There are ledgitimate reasons for checking furnace calibrations, but let me clarify what that is.
1. TC's are not necessarily calibrted. Not unless you need "absolute" accuracy. TC's operate against a (non-linear) standard +/- a tolerance. Most furnaces uses TC grade for temp chamber and EXTENSION grade TC wire for the connection to the a-d converter. If you wanted absolute accuracy each and every wire you have would have to be calibrated...and calibrated IN your machine AND every wire you use to profile boards with. 2. The analog-to-digital converters of the furnace are checked against NIST standards for accuracy. Example if 500 degrees Fahrenheit yields a 500mv output voltage for a type K TC, then a TC simulator can feed this to the A-D and the furnace displays what IT THINKS the temp is.

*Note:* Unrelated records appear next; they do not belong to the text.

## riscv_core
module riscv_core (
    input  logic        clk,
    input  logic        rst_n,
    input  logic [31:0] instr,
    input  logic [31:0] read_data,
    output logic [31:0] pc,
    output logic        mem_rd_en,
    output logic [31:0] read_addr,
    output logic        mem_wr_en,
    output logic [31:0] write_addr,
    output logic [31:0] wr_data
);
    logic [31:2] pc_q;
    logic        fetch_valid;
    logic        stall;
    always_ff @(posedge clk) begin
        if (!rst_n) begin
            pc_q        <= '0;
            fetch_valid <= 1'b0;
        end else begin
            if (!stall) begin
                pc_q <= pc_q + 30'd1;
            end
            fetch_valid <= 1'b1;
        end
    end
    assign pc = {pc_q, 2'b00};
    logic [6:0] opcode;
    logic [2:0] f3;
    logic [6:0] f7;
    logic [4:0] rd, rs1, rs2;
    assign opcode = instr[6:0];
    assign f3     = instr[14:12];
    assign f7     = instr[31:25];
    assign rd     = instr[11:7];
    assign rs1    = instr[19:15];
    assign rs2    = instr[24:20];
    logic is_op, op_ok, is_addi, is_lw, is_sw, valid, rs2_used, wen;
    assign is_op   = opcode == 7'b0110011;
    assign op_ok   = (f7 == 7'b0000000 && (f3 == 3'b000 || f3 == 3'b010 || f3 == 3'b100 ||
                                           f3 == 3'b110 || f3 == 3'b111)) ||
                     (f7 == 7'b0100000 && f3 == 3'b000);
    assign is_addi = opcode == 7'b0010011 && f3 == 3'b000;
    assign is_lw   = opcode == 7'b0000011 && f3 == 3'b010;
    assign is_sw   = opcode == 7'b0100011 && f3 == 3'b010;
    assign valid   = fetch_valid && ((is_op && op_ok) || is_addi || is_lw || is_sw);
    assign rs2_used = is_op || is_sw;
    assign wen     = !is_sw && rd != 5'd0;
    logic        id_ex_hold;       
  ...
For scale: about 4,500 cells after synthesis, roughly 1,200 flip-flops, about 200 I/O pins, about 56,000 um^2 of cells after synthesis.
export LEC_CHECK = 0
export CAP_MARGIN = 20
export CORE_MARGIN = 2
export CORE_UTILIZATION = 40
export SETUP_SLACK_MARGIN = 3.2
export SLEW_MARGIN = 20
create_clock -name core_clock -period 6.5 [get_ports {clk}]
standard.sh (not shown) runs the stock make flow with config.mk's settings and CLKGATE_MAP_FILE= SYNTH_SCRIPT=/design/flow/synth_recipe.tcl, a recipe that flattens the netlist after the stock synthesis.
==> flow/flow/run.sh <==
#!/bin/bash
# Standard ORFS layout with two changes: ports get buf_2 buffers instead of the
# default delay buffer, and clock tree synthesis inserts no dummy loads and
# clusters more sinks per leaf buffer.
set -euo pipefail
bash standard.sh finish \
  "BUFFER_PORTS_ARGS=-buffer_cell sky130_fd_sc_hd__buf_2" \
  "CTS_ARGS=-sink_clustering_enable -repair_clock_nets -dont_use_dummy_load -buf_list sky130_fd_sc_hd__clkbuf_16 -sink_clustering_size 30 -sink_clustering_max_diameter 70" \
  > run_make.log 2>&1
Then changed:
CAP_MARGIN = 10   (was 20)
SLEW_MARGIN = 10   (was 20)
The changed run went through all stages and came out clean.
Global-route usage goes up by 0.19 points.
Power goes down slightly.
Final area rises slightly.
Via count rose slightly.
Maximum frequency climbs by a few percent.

Why should I check this? Electronics fail. I have had Three furnaces fail. One failed 15 deg Celsius. Motorolla once asked me, "How do you know your furnace is working correctly?" It gets hot is not what they wanted!!!
I have run evaluations with "golden board" profiles to evaluate furnace stability. On one particular furnace, a upper zone had failed (heater open). The lower heater (directly below the failed heater) was compensating for the failed unit. Heat rises and the TC above was reporting all systems fine. They were not. The golden board never detected the failure within the UCL and LCL statistical limits derived for that furnace
Do you have your profiler calibrated? If yes, then how could you not have your ovens calibrated?
Profiling is not absolute. Just because your profiler says you reached a peak of 220C on channel 3, DOES NOT mean you actually reached that temp. This is only true if all junctions are cold-junction compensated, a-d converters are linearized and compensated AND your Thermocouple wires are individually calibrated (this means each wire has a calibration compensation table). You can even factor cross-zonal heating uniformity as another variable which WILL affect the resultant. Oh, and furnace TC feedback method also affects results of "golden board" profiling. The uncertainty factor for profiling is larger than you think.
Profiling is not absolute. I have only seen this in laboratories.